Meta CEO Mark Zuckerberg has taken the stand in a landmark civil trial centred on social media addiction and denied that increased engagement is a key goal for Instagram.
Zuckerberg appeared before the jury in Los Angeles Superior Court this week in a watershed civil lawsuit accusing Meta's Instagram of deliberately building its platform to get young people addicted and consequently having a detrimental impact on their health.
The case has been brought by a 20-year-old woman known to the court as KGM and her mother, Karen.
KGM’s social media usage began when she was 10 years old.
Her lawyers claim she developed a “dangerous dependency” on these social media platforms and this led to “anxiety, depression, self-harm and body dysmorphia”.

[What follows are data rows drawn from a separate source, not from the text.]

File: config.mk
export PLATFORM = sky130hd
export DESIGN_NAME = pfc_ctrl
export DESIGN_NICKNAME = d
export VERILOG_FILES = /design/src/pfc_pkg.sv /design/src/pfc_ctrl.sv
export VERILOG_INCLUDE_DIRS = /design/src
export SDC_FILE = /design/constraint.sdc
export NUM_CORES = 1
export LEC_CHECK = 0
export BUFFER_PORTS_ARGS = -buffer_cell sky130_fd_sc_hd__buf_2
export CAP_MARGIN = 20
export CELL_PAD_IN_SITES_DETAIL_PLACEMENT = 0
export CELL_PAD_IN_SITES_GLOBAL_PLACEMENT = 1
export CORE_MARGIN = 4
export CORE_UTILIZATION = 43
export CTS_CLUSTER_DIAMETER = 40
export DETAILED_ROUTE_END_ITERATION = 6
export PLACE_DENSITY_LB_ADDON = 0.05
export SLEW_MARGIN = 20
export SYNTH_ARGS = -nofsm -noshare
export SYNTH_HDL_FRONTEND = slang
export SYNTH_SLANG_ARGS = --single-unit
File: constraint.sdc
create_clock -name i_clk -period 2.66 [get_ports i_clk]
set_input_delay 0 -clock i_clk [delete_from_list [all_inputs] [get_ports i_clk]]
set_output_delay 0 -clock i_clk [all_outputs]
set_load 0.005 [all_outputs]
File: src/pfc_defines.svh
// Timing counts and command codes for the parallel flash host controller.
// Assumes a 250 MHz i_clk; included by the controller only, not by the package.
`ifndef PFC_DEFINES_SVH
`define PFC_DEFINES_SVH
// ==========================================
// Clock and bus timing
`define PFC_CLK_PERIOD_NS 4
`define PFC_ACCESS_NS 70
`define PFC_ACCESS_CYC ((`PFC_ACCESS_NS + `PFC_CLK_PERIOD_NS - 1) / `PFC_CLK_PERIOD_NS)
`define PFC_WE_LOW_NS 40
`define PFC_WE_LOW_CYC ((`PFC_WE_LOW_NS + `PFC_CLK_PERIOD_NS - 1) / `PFC_CLK_PERIOD_NS)
`define PFC_HV_PULSE_NS 400
`define PFC_HV_PULSE_CYC ((`PFC_HV_PULSE_NS + `PFC_CLK_PERIOD_NS - 1) / `PFC_CLK_PERIOD_NS)
`define PFC_GAP_CYC 2
// ==========================================
// Command bytes and unlock addresses
`define PFC_CMD_RESET 8'hf0
`define PFC_CMD_UNLOCK1 8'haa
`define PFC_CMD_UNLOCK2 8'h55
`define PFC_CMD_ID 8'h90
`define PFC_CMD_PROG 8'ha0
`define PFC_CMD_ERASE 8'h80
`define PFC_CMD_CHIP 8'h10
`define PFC_CMD_SECT 8'h30
`define PFC_CMD_SUSP 8'hb0
`define PFC_CMD_RESUME 8'h30
`define PFC_ADDR_U1 19'h00555
`define PFC_ADDR_U2 19'h002aa
`define PFC_FAIL_BIT 5
`define PFC_SECT_MSB 18
`define PFC_SECT_LSB 16
`define PFC_PROT_SEL_BIT 6
`define PFC_ID_MODE_BIT 1
`endif

File: src/pfc_pkg.sv
// Types shared by the parallel flash host controller.
// Uses no macros from pfc_defines.svh.
package pfc_pkg;
  // ==========================================
  // Host operations
  typedef enum logic [3:0] {
    PFC_OP_READ,
    PFC_OP_RESET,
    PFC_OP_PROG,
    PFC_OP_CHIP_ERASE,
    PFC_OP_SECT_ERASE,
    PFC_OP_SUSPEND,
    PFC_OP_RESUME,
    PFC_OP_ID_ENTER,
    PFC_OP_HV_PROTECT,
    PFC_OP_HV_UNPROTECT,
    PFC_OP_HV_VERIFY,
    PFC_OP_HV_ID
  } pfc_op_t;
  typedef struct packed {
    pfc_op_t op;
    logic [18:0] addr;
    logic [7:0] data;
  } pfc_req_t;
  // Flash-facing control pins, all registered
  typedef struct packed {
    logic ce_n;
    logic oe_n;
    logic we_n;
    logic hv_addr;
    logic hv_oe;
    logic [18:0] addr;
  } pfc_pins_t;
endpackage

File: src/pfc_ctrl.sv
// Host-side controller driving a byte-wide asynchronous parallel flash.
// Assumes flash pins are sampled synchronously; HV switches are external.
// What this block does
// - Command cycle: write and chip select low, output enable held high.
// - Only defined command sequences are ever written; others flagged as error.
// - Read: select and output enable low, byte sampled after access time.
// - Failure bit or ID mode needs reset command before array reads; block neither sends it nor holds reads, host issues PFC_OP_RESET.
// - Protect: high voltage on address pin and output enable, select low.
// - Host should protect all sectors before chip unprotect.
`timescale 1ns/10ps
`include "pfc_defines.svh"
module pfc_ctrl #(
  parameter int ACCESS_CYC = `PFC_ACCESS_CYC,
  parameter int WE_LOW_CYC = `PFC_WE_LOW_CYC,
  parameter int HV_PULSE_CYC = `PFC_HV_PULSE_CYC,
  parameter int SUSPEND_CYC = 20
) (
  input wire logic i_clk,
  input wire logic i_nrst,
  input wire logic i_req_valid,
  input wire pfc_pkg::pfc_req_t i_req,
  output logic o_req_ready,
  output logic o_rsp_valid,
  output logic [7:0] o_rsp_data,
  output logic o_rsp_fail,
  output logic o_cmd_error,
  output pfc_pkg::pfc_pins_t o_pins,
  input wire logic [7:0] i_dq,
  output logic [7:0] o_dq,
  output logic o_dq_oe
);
  typedef enum logic [2:0] {
    PFC_IDLE,
    PFC_SETUP,
    PFC_STROBE,
    PFC_HOLD,
    PFC_READ,
    PFC_WAIT
  } pfc_st_t;
  localparam int CW = 16;
  localparam logic [2:0] CYC_NONE = 3'h0;

  // ==========================================
  // State
  pfc_st_t st_reg, st_next;
  pfc_pkg::pfc_req_t req_reg, req_next;
  pfc_pkg::pfc_pins_t pins_reg, pins_next;
  logic [CW-1:0] cnt_reg, cnt_next;
  logic [2:0] idx_reg, idx_next;
  logic [2:0] ncyc_reg, ncyc_next;
  logic [7:0] dq_reg, dq_next;
  logic dq_oe_reg, dq_oe_next;
  logic rv_reg, rv_next;
  logic [7:0] rd_reg, rd_next;
  logic rf_reg, rf_next;
  logic err_reg, err_next;
  logic [7:0] prot_seen_reg, prot_seen_next;
  logic [18:0] ca;
  logic [7:0] cd;
  logic [2:0] ncyc;
  logic hv_op;

  // Number of bus cycles for each operation
  always_comb begin
    ncyc = CYC_NONE;
    hv_op = 1'b0;
    case (i_req.op)
      pfc_pkg::PFC_OP_RESET: ncyc = 3'h1;
      pfc_pkg::PFC_OP_SUSPEND: ncyc = 3'h1;
      pfc_pkg::PFC_OP_RESUME: ncyc = 3'h1;
      pfc_pkg::PFC_OP_ID_ENTER: ncyc = 3'h3;
      pfc_pkg::PFC_OP_PROG: ncyc = 3'h4;
      pfc_pkg::PFC_OP_CHIP_ERASE: ncyc = 3'h6;
      pfc_pkg::PFC_OP_SECT_ERASE: ncyc = 3'h6;
      pfc_pkg::PFC_OP_HV_PROTECT: hv_op = 1'b1;
      pfc_pkg::PFC_OP_HV_UNPROTECT: hv_op = 1'b1;
      default: ncyc = CYC_NONE;
    endcase
  end

  // Address and data of command cycle idx of the stored operation
  always_comb begin
    ca = `PFC_ADDR_U1;
    cd = `PFC_CMD_UNLOCK1;
    if (idx_reg == 3'h1 || idx_reg == 3'h4) begin
      ca = `PFC_ADDR_U2;
      cd = `PFC_CMD_UNLOCK2;
    end
    case (req_reg.op)
      pfc_pkg::PFC_OP_RESET: cd = `PFC_CMD_RESET;
      pfc_pkg::PFC_OP_SUSPEND: cd = `PFC_CMD_SUSP;
      pfc_pkg::PFC_OP_RESUME: cd = `PFC_CMD_RESUME;
      pfc_pkg::PFC_OP_ID_ENTER: if (idx_reg == 3'h2) cd = `PFC_CMD_ID;
      pfc_pkg::PFC_OP_PROG: begin
        if (idx_reg == 3'h2) cd = `PFC_CMD_PROG;
        if (idx_reg == 3'h3) begin
          ca = req_reg.addr;
          cd = req_reg.data;
        end
      end
      default: begin
        if (idx_reg == 3'h2) cd = `PFC_CMD_ERASE;
        if (idx_reg == 3'h5) begin
          // Sector erase addresses the sector by its top bits
          ca = (req_reg.op == pfc_pkg::PFC_OP_SECT_ERASE) ? req_reg.addr : `PFC_ADDR_U1;
          cd = (req_reg.op == pfc_pkg::PFC_OP_SECT_ERASE) ? `PFC_CMD_SECT : `PFC_CMD_CHIP;
        end
      end
    endcase
  end

  // ==========================================
  // Sequencer
  always_comb begin
    st_next = st_reg;
    req_next = req_reg;
    pins_next = pins_reg;
    cnt_next = cnt_reg;
    idx_next = idx_reg;
    ncyc_next = ncyc_reg;
    dq_next = dq_reg;
    dq_oe_next = dq_oe_reg;
    rv_next = 1'b0;
    rd_next = rd_reg;
    rf_next = rf_reg;
    err_next = 1'b0;
    prot_seen_next = prot_seen_reg;
    case (st_reg)
      PFC_IDLE: begin
        if (i_req_valid) begin
          req_next = i_req;
          ncyc_next = ncyc;
          idx_next = 3'h0;
          cnt_next = '0;
          pins_next.hv_addr = 1'b0;
          pins_next.hv_oe = 1'b0;
          if (i_req.op == pfc_pkg::PFC_OP_READ) begin
            pins_next.addr = i_req.addr;
            pins_next.ce_n = 1'b0;
            pins_next.oe_n = 1'b0;
            st_next = PFC_READ;
          end else if (i_req.op == pfc_pkg::PFC_OP_HV_VERIFY ||
                       i_req.op == pfc_pkg::PFC_OP_HV_ID) begin
            // HV reads: address pin at HV, protect select low
            pins_next.addr = i_req.addr;
            pins_next.addr[`PFC_PROT_SEL_BIT] = 1'b0;
            pins_next.addr[`PFC_ID_MODE_BIT] = (i_req.op == pfc_pkg::PFC_OP_HV_VERIFY);
            if (i_req.op == pfc_pkg::PFC_OP_HV_VERIFY) pins_next.addr[0] = 1'b0;
            pins_next.hv_addr = 1'b1;
            pins_next.ce_n = 1'b0;
            pins_next.oe_n = 1'b0;
            st_next = PFC_READ;
          end else if (i_req.op == pfc_pkg::PFC_OP_HV_UNPROTECT && prot_seen_reg != 8'hff) begin
            // Unprotect refused until all sectors protected
            err_next = 1'b1;
            rv_next = 1'b1;
          end else if (hv_op) begin
            if (i_req.op == pfc_pkg::PFC_OP_HV_PROTECT) begin
              prot_seen_next[i_req.addr[`PFC_SECT_MSB:`PFC_SECT_LSB]] = 1'b1;
            end else begin
              prot_seen_next = 8'h00;
            end
            pins_next.addr = i_req.addr;
            pins_next.addr[`PFC_PROT_SEL_BIT] = (i_req.op == pfc_pkg::PFC_OP_HV_UNPROTECT);
            pins_next.hv_addr = 1'b1;
            pins_next.hv_oe = 1'b1;
            pins_next.ce_n = 1'b0;
            st_next = PFC_SETUP;
          end else if (ncyc == CYC_NONE) begin
            err_next = 1'b1;
            rv_next = 1'b1;
          end else begin
            st_next = PFC_SETUP;
          end
        end
      end
      PFC_SETUP: begin
        // Address, select and data settle before WE falls
        if (!hv_op_reg()) begin
          pins_next.addr = ca;
          dq_next = cd;
          dq_oe_next = 1'b1;
          pins_next.ce_n = 1'b0;
          pins_next.oe_n = 1'b1;
        end
        st_next = PFC_STROBE;
      end
      PFC_STROBE: begin
        pins_next.we_n = 1'b0;
        cnt_next = cnt_reg + 1'b1;
        if (cnt_reg == CW'(hv_op_reg() ? HV_PULSE_CYC : WE_LOW_CYC)) begin
          pins_next.we_n = 1'b1;
          cnt_next = '0;
          st_next = PFC_HOLD;
        end
      end
      PFC_HOLD: begin
        // Data held one cycle past WE rise, then bus released
        pins_next.ce_n = 1'b1;
        dq_oe_next = 1'b0;
        pins_next.hv_addr = 1'b0;
        pins_next.hv_oe = 1'b0;
        idx_next = idx_reg + 1'b1;
        if (!hv_op_reg() && (idx_reg + 3'h1) != ncyc_reg) begin
          st_next = PFC_SETUP;
        end else begin
          st_next = PFC_WAIT;
        end
      end
      PFC_READ: begin
        cnt_next = cnt_reg + 1'b1;
        if (cnt_reg == CW'(ACCESS_CYC)) begin
          rd_next = i_dq;
          rf_next = i_dq[`PFC_FAIL_BIT];
          pins_next.ce_n = 1'b1;
          pins_next.oe_n = 1'b1;
          pins_next.hv_addr = 1'b0;
          cnt_next = '0;
          st_next = PFC_WAIT;
        end
      end
      PFC_WAIT: begin
        cnt_next = cnt_reg + 1'b1;
        // Suspend latency covered before the next access
        if (cnt_reg == CW'((req_reg.op == pfc_pkg::PFC_OP_SUSPEND) ?
                           SUSPEND_CYC : `PFC_GAP_CYC)) begin
          cnt_next = '0;
          rv_next = 1'b1;
          st_next = PFC_IDLE;
        end
      end
      default: st_next = PFC_IDLE;
    endcase
  end

  function automatic logic hv_op_reg();
    return req_reg.op == pfc_pkg::PFC_OP_HV_PROTECT ||
           req_reg.op == pfc_pkg::PFC_OP_HV_UNPROTECT;
  endfunction

  always_ff @(posedge i_clk or negedge i_nrst) begin
    if (!i_nrst) begin
      // Pins idle high: flash sits in array read after its own power-up
      st_reg <= PFC_IDLE;
      req_reg <= '0;
      pins_reg <= {1'b1, 1'b1, 1'b1, 1'b0, 1'b0, 19'h00000};
      cnt_reg <= '0;
      idx_reg <= 3'h0;
      ncyc_reg <= 3'h0;
      dq_reg <= 8'h00;
      dq_oe_reg <= 1'b0;
      rv_reg <= 1'b0;
      rd_reg <= 8'h00;
      rf_reg <= 1'b0;
      err_reg <= 1'b0;
      prot_seen_reg <= 8'h00;
    end else begin
      st_reg <= st_next;
      req_reg <= req_next;
      pins_reg <= pins_next;
      cnt_reg <= cnt_next;
      idx_reg <= idx_next;
      ncyc_reg <= ncyc_next;
      dq_reg <= dq_next;
      dq_oe_reg <= dq_oe_next;
      rv_reg <= rv_next;
      rd_reg <= rd_next;
      rf_reg <= rf_next;
      err_reg <= err_next;
      prot_seen_reg <= prot_seen_next;
    end
  end

  logic rdy_reg;
  always_ff @(posedge i_clk or negedge i_nrst) begin
    if (!i_nrst) rdy_reg <= 1'b0;
    else rdy_reg <= (st_next == PFC_IDLE);
  end

  assign o_req_ready = rdy_reg;
  assign o_rsp_valid = rv_reg;
  assign o_rsp_data = rd_reg;
  assign o_rsp_fail = rf_reg;
  assign o_cmd_error = err_reg;
  assign o_pins = pins_reg;
  assign o_dq = dq_reg;
  assign o_dq_oe = dq_oe_reg;

  // ==========================================
  // Checks
  chk_we_oe_excl: assert property (@(posedge i_clk) disable iff (!i_nrst)
    !pins_reg.we_n |-> pins_reg.oe_n && !pins_reg.ce_n)
    else $error("write strobe with output enable low");
  chk_dq_release: assert property (@(posedge i_clk) disable iff (!i_nrst)
    dq_oe_reg |-> pins_reg.oe_n)
    else $error("host drives data while flash may drive");
  chk_addr_stable: assert property (@(posedge i_clk) disable iff (!i_nrst)
    !pins_reg.we_n |-> $stable(pins_reg.addr))
    else $error("address moved during write strobe");
  chk_data_hold: assert property (@(posedge i_clk) disable iff (!i_nrst)
    $rose(pins_reg.we_n) && !pins_reg.hv_addr |-> dq_oe_reg && $stable(dq_reg))
    else $error("data not held at write rise");
  chk_read_time: assert property (@(posedge i_clk) disable iff (!i_nrst)
    $fell(pins_reg.oe_n) |-> (pins_reg.oe_n == 1'b0) [*2])
    else $error("read strobe too short");
  chk_hv_setup: assert property (@(posedge i_clk) disable iff (!i_nrst)
    pins_reg.hv_oe |-> pins_reg.hv_addr && !pins_reg.ce_n)
    else $error("hv oe without hv address");
  chk_err_flag: assert property (@(posedge i_clk) disable iff (!i_nrst)
    err_reg |-> rv_reg && !dq_oe_reg)
    else $error("bad op touched the bus");
  chk_seq_done: assert property (@(posedge i_clk) disable iff (!i_nrst)
    st_reg == PFC_WAIT && !hv_op_reg() && ncyc_reg != 3'h0 |-> idx_reg == ncyc_reg)
    else $error("command sequence cut short");
  cov_read: cover property (@(posedge i_clk) $fell(pins_reg.oe_n) ##[1:40] rv_reg);
  cov_prog: cover property (@(posedge i_clk)
    st_reg == PFC_HOLD && req_reg.op == pfc_pkg::PFC_OP_PROG && idx_reg == 3'h3);
  cov_hv: cover property (@(posedge i_clk) $rose(pins_reg.hv_oe));
endmodule

==> out/metrics.csv <==
stage;metric;value;unit
worst_setup_path;CP top delay family;simple AND/OR/NAND/NOR gates;
timing;setup violation total in the final timing report;0;
grt;GR Util met1;29.9;%
routing;Vias/cell;5.48;
floorplanning;Initial Util;44.1;%
clock_network;Resize count post-CTS;0;
finish;Filler cells;1219;
clock_network;clk sinks;108;
finish;most frequent cells in the layout;144 x nand2_1, 105 x dfrtp_1, 85 x buf_2, 56 x nor2_1, 39 x dlygate4sd3_1;
clock_network;Clk Latency, worst-skew pair;350;ps
worst_setup_path;CP Cell Sequence;or4_1, nor4_4, a31oi_1, buf_4, nor3_2, buf_4, o32ai_1;
floorplanning;IO Count;87;
timing;max-slew violations;0;
worst_hold_path;Hold Path Class;primary input to flip-flop;
power_and_ir_drop;Max rail drop VDD;0.366;mV
floorplanning;core area;12700;um^2
grt;grt met3 use;3.13;%
worst_setup_path;CP most frequent cell;buf_4;
floorplanning;FP Rows;41;
power_and_ir_drop;pwr/cell area;973;nW/um^2
grt;initial antenna violation count;0;
logic_synthesis;Synth Cell Area;5610;um^2
finish;share of cells above drive strength 1;21.5;%
timing;final hold vios;0;
finish;n_diodes;0;
worst_setup_path;critical path class;flip-flop to flip-flop;
grt;pin count of the biggest net entering global routing;58;
logic_synthesis;post-synthesis register bit count;108;
grt;vias in the first global route;5086;
routing;average wire per standard cell;16.5;um
placement;dpl cell area;6370;um^2
floorplanning;Die Footprint;14900;um^2
timing;Layout Skew;8.55;ps
finish;Design Area, Final;7080;um^2
worst_setup_path;CP Data Required Time;2880;ps
timing;Final period util;94.3;%
worst_setup_path;Slowest cell on crit path;or4_1;
timing;FMAX;399;MHz
floorplanning;Die Y;122;um
logic_synthesis;Yosys warnings;0;
grt;met2 usage;35.1;%
timing;setup TNS;0;ps
routing;Post-Route WL;15500;um
worst_setup_path;crit-path max FO;11;
routing;DRC;0;
timing;Slew @ Worst Pin;766;ps
logic_synthesis;ys async rst share;100;%
worst_setup_path;CP Buf/Inv Count;2;
logic_synthesis;syn avg cell area;8.95;um^2
routing;DR iter-0 viols;389;
clock_network;CTS root buf;clkbuf_16;
power_and_ir_drop;Pleak;3.29;nW
timing;RSZ-0062 raised after global routing;no;
finish;max reg flops;31;
finish;Area Growth Syn to Fin;26.1;%
grt;global routing's busiest layer;met2;
placement;gp weighted congestion;0.832;
worst_setup_path;crit path DAT;2730;ps
timing;Slew HR;48.9;%
worst_setup_path;Crit path largest cell delay;630;ps
logic_synthesis;Top FF cell, synth;dfrtp_1;
clock_network;Max clock buf depth;2;
routing;drt first pass iters;5;
finish;leading cell type in the layout, fill and taps excluded;nand2_1;
worst_setup_path;Worst Setup End Kind;flip-flop;
clock_network;clk slew on worst S/H paths;70;ps
clock_network;Clock H-tree levels;3;
finish;fin nets;808;
timing;Tmin final;2510;ps
grt;grt ovf;0;
clock_network;CTS Buf Count;9;
logic_synthesis;sequential share of the synthesized area;48.2;%
floorplanning;Die X;122;um
routing;Final ANT Viol Nets;0;
grt;Tot GR Track Use;21.8;%
flow_run;Max Cap Viol;0;
logic_synthesis;Post-synth EDFFs;0;
clock_network;CTS tree;built;
grt;first-pass GRT wire length;25900;um
logic_synthesis;Net Count, Synth;676;
worst_setup_path;Setup crit start kind;flip-flop;
routing;routed vias;5133;
placement;port bufs;86;
logic_synthesis;Post-Synthesis Cells;627;
placement;Post-DP HPWL;10900;um
logic_synthesis;post-synth cell types;69;
outcome;outcome;finished clean;
-- metrics by stage --
step                util (%)  instances  power, mW  setup WS [ps]  hold WS (ps)
floorplan                  -        627       4.33            391          -296
global placement        50.0        881       5.35            287           116
detailed placement      50.0        881       5.42            171           126
CTS                     55.7        936       6.96            152          8.50
global route            55.7        936       7.43           9.48          53.6
finish                  55.7        936       6.89            151          29.6
-- logic make-up (layout without fill, tap and decap cells) --
family                   Yosys count  after routing  synth area share (%)
XOR/XNOR                           6              6                 0.936
flip-flops                       108            108                  48.2
multiplexers                      14             14                  2.74
AO/OA/AOI/OAI                    142            142                  16.7
adder cells (fa/ha/maj)            7              7                  1.56
buffers and inverters             45            182                  3.21
AND/OR/NAND/NOR                  305            305                  26.6
-- tightest hold or removal path, cell delays in order --
cell and delay, ps:
buf_2 180, nand2_1 90, nand2_1 60
-- power breakdown --
| part | leakage (nW) | internal (mW) | total [mW] | switching, mW |
|---|---|---|---|---|
| sequential | 1.37 | 2.22 | 2.61 | 0.382 |
| combinational | 1.76 | 1.15 | 2.80 | 1.65 |
| clock | 0.155 | 0.837 | 1.48 | 0.648 |
-- layer usage --
layer  up-vias  share of wire (%)
li1       2491                  -
met1      2473                 44
met2       135                 49
met3        34                4.4
met4         0                2.7
met5         -                  0
-- final cells by class --
| cell class | count | area [um^2] | share of cell area [%] |
|---|---|---|---|
| timing repair buffer | 154 | 1050 | 14.9 |
| multi-input combinational | 474 | 2740 | 38.6 |
| clock buffer | 10 | 229 | 3.23 |
| sequential | 108 | 2710 | 38.2 |
| inverter | 12 | 45.0 | 0.636 |
| tap | 172 | 215 | 3.04 |
| clock inverter | 6 | 96.3 | 1.36 |
-- synthesized netlist by cell type, types with 3 or more instances --
cell	count	area share, %
dfrtp_1	105	47
o32ai_1	6	0.94
a211oi_1	3	0.40
o21bai_1	3	0.40
nand3_1	9	0.80
nor3b_1	5	0.67
o22ai_1	5	0.56
nand4b_1	3	0.47
and3_1	6	0.67
mux2_2	11	2.2
mux2i_1	3	0.53
and2_1	6	0.67
nor3_1	13	1.2
inv_1	12	0.80
nand3b_1	5	0.67
or3b_2	3	0.47
o21a_1	3	0.40
a21o_1	4	0.53
ha_1	7	1.6
a31oi_1	12	1.3
or2_2	5	0.56
o21ai_1	9	0.80
buf_2	3	0.27
nor2b_1	9	1.0
nor4_1	3	0.33
or3_1	6	0.67
nand2b_1	8	0.89
nor4b_1	3	0.47
dfstp_2	3	1.4
nand2_1	144	9.6
nor2_1	56	3.7
o21ai_0	22	2.0
clkbuf_1	27	1.8
o31ai_1	14	1.9
xnor2_1	4	0.62
a221oi_1	10	1.6
nand4_1	5	0.56
a21oi_1	32	2.9
-- timing repair --
action	CTS	global route
hold buffers	39	0
setup buffers	0	0
endpoints found under the hold margin	104	0
-- worst paths after layout --
kind | startpoint | to | slack (ps) | cells past startpoint
setup / recovery | cnt_reg[12] | cnt_reg[12] | 150 | 7
hold reg to reg | o_pins[23] | o_pins[23] | 470 | 2
setup reg to reg | cnt_reg[12] | cnt_reg[12] | 150 | 7
hold / removal | i_req[28] | req_reg[28] | 30 | 3
min in group asynchronous | i_nrst | req_reg[17] | 260 | 2
max in group asynchronous | i_nrst | o_pins[21] | 1630 | 3
Note: power is estimated with default switching activity, not from simulation.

The case previously included Snap and TikTok, but these companies have since settled for an undisclosed sum of money.
The trial will centre on the very design of these social media platforms and their algorithmic feeds, rather than the content they host.
The case marks the first time Zuckerberg has appeared in court in front of a jury.
Engagement KPIs
Lawyers for KGM showed the jury emails from 2014 and 2015 in which Zuckerberg detailed an aim to increase the time users spend on Instagram by double-digit percentage points.

Zuckerberg was flanked by a large support team. Photo: YouTube
They then questioned whether he had misled US Congress in 2024 when he claimed that Meta didn’t give its workers an aim of maximising the time spent on the app.
Zuckerberg said that Meta did previously have goals in relation to time spent on Instagram, but it has since changed this approach and no longer does this.
“If you are trying to say my testimony was not accurate, I strongly disagree with that,” Zuckerberg told the court.
Zuckerberg was also directed to previous evidence of internal goals to increase daily user engagement time on Instagram to 40 minutes by 2023 and 46 minutes in 2026.
In response, the Facebook founder said that the organisation has internal metrics to compare itself to rivals and “deliver the results we want to see”.
Age verification
The lawyers also questioned Zuckerberg over how the company is verifying the age of users to make sure that none are under the age of 13.
He said that the organisation has recently improved how it does this.
“I always wish that we could have gotten there sooner,” he said.
Zuckerberg also said that some users lie about their age and Instagram then makes efforts to identify these profiles and remove them.
“You expect a nine-year-old to read all of the fine print?” the lawyer said in response.
“That’s your basis for swearing under oath that children under 13 are not allowed?”
The presence of beauty filters on Instagram was also raised in the court, with Zuckerberg confirming that the company had consulted with stakeholders about these tools but opted to keep them as a ban was “paternalistic”.
Instagram CEO Adam Mosseri testified at the trial last week and questioned whether anyone can be “clinically addicted” to social media, saying instead that “problematic use” of these platforms is akin to “watching TV for longer than you feel good about”.
When entering the courthouse, Zuckerberg was flanked by his team, some of whom were wearing Meta’s Ray-Ban AI glasses, leading the judge to warn about filming the proceedings.

Some of Zuckerberg's team were wearing Meta's Ray-Ban glasses that can record vision, leading the judge to issue a warning Photo: YouTube
“If you have done that, you must delete that, or you will be held in contempt of the court,” the judge said.
“This is very serious.”
The case will continue for several weeks, and will likely signal the direction of many other lawsuits filed by or on behalf of social media users, and schools and states around the US.
In a statement, Meta rejected the central claims of the lawsuit.
“We strongly disagree with these allegations and are confident the evidence will show our longstanding commitment to supporting young people,” the Meta statement said.
“For over a decade, we’ve listened to parents, worked with experts and law enforcement, and conducted in-depth research to understand the issues that matter most.”
Zuckerberg previously testified at a Meta antitrust case in the US last year, where he denied his company was engaged in a “buy-or-bury scheme”, which means to acquire or crush your rival.
The Australian government has enacted a ban on under 16-year-olds holding social media accounts over many of the concerns raised in the US lawsuit.
From late last year, any designated social media service must take "reasonable steps” to prevent accounts being held by under 16s or risk fines of up to $49.5 million.
Soon after the ban came into effect, Meta said it had blocked 544,000 accounts.